Action figure by FCTRY of Brooklyn, via popsugar.com. |
This Dinesh-inspired thread touched what I think is an important point:
If you wanted to know what Republicans mean by "playing the race card", Dinesh helpfully illustrates: responding to an article about his shameless grifting that never mentions his race https://t.co/8abXf5by6a— ParticularVernacular (@Yastreblyansky) June 24, 2018
Sarah Jones's argument is about how the noise machine deals with discredited "intellectuals" like D'Souza, Charles Murray, Jordan Peterson, or Ann Coulter:
One way is to skirt the substance of their arguments and turn them into free speech warriors engaged in the fight against liberal intolerance. D’Souza is an example of this dynamic at its most extreme, a pure tribal totem, and his pardon is expected to play well with Trump’s base in the conservative media.It's the Republican tribe Dinesh is a totem of, along with Coulter and Murray.

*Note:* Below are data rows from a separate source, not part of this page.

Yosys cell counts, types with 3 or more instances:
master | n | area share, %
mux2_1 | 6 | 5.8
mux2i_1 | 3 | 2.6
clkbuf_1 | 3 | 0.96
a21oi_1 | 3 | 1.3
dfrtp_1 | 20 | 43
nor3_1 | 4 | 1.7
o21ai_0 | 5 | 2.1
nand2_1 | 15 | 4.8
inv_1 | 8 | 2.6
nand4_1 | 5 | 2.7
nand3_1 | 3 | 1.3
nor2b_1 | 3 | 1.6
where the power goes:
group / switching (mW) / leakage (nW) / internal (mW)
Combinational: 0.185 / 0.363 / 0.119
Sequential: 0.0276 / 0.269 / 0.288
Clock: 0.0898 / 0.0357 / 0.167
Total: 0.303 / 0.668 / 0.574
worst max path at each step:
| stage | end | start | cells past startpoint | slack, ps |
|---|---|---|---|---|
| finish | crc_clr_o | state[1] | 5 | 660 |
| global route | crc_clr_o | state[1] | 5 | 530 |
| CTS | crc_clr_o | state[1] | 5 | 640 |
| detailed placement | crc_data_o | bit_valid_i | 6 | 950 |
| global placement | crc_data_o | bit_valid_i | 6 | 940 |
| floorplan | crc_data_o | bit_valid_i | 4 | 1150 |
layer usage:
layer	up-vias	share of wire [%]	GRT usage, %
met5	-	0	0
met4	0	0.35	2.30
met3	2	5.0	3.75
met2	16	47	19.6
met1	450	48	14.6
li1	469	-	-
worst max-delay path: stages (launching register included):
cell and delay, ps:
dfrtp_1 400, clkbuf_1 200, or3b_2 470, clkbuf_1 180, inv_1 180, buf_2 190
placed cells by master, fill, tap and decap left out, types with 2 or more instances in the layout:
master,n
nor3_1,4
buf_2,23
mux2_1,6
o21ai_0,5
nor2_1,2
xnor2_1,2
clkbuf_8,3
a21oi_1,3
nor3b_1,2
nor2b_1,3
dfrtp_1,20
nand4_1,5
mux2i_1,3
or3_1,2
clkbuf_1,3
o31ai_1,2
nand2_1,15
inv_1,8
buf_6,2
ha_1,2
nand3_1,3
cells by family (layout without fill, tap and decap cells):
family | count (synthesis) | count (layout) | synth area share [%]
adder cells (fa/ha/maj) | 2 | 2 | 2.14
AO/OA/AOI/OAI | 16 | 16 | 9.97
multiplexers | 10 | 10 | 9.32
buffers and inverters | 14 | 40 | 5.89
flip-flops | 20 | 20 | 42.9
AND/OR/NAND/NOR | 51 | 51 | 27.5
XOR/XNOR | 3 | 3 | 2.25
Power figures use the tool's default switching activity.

He doesn't respond to any of the justified criticism Jones makes of his work, just to the word he pretends applies to his race.— ParticularVernacular (@Yastreblyansky) June 24, 2018
It's another case of wingers using what they imagine to be the logic of the left; D'Souza isn't white, so he figures the readers of Even-the-Liberal New Republic will be compelled to bow down if he cries "racism", just as others have thought they won the debate over the Huckabee Sanders gastronomic massacre when they said Sanders was being treated just like black kids trying to get served at a North Carolina Woolworth's lunch counter in 1960.It was "playing the race card" when D'Souza complained about being prosecuted in his election fraud case by "a fellow Indian", Preet Bharara, as if Bharara owed him special treatment.— ParticularVernacular (@Yastreblyansky) June 24, 2018
Of course in the latter case, race is a protected category under the 1964 Civil Rights Act, and being the obnoxious, trash-talking public representative of Donald Trump's campaigns against gay people, black people, and brown immigrants (but not Norwegians) is not a protected category of any kind. Not even in Seattle, or D.C., where political views are protected against discrimination in public accommodations, to my surprise—I think that's a silly constitutional error—it's not her views, but her public advocacy, and the distress she voluntarily causes to the diners and waitstaff because she's such a recognizable representative of it. I realize I'm committed here to the view that if a restaurant wanted to exclude Senator Elizabeth Warren because her presence was intimidating to the millionaires in the dining room, I'd have to accept that too. So be it.
In both cases, and indeed in Jones's case of wingers complaining about criticism as "liberal intolerance", what stands out is that the conservative isn't arguing from principle but scoring a debating point; it's a hypocritical, bad-faith argument, based on premises the debater noisily rejects everywhere else. Dinesh D'Souza won't suddenly start tolerating black people alleging they've been discriminated against on the basis of race, but continue to insist that no such thing exists. He'll only contradict himself in this case, for the pleasure of owning the libs.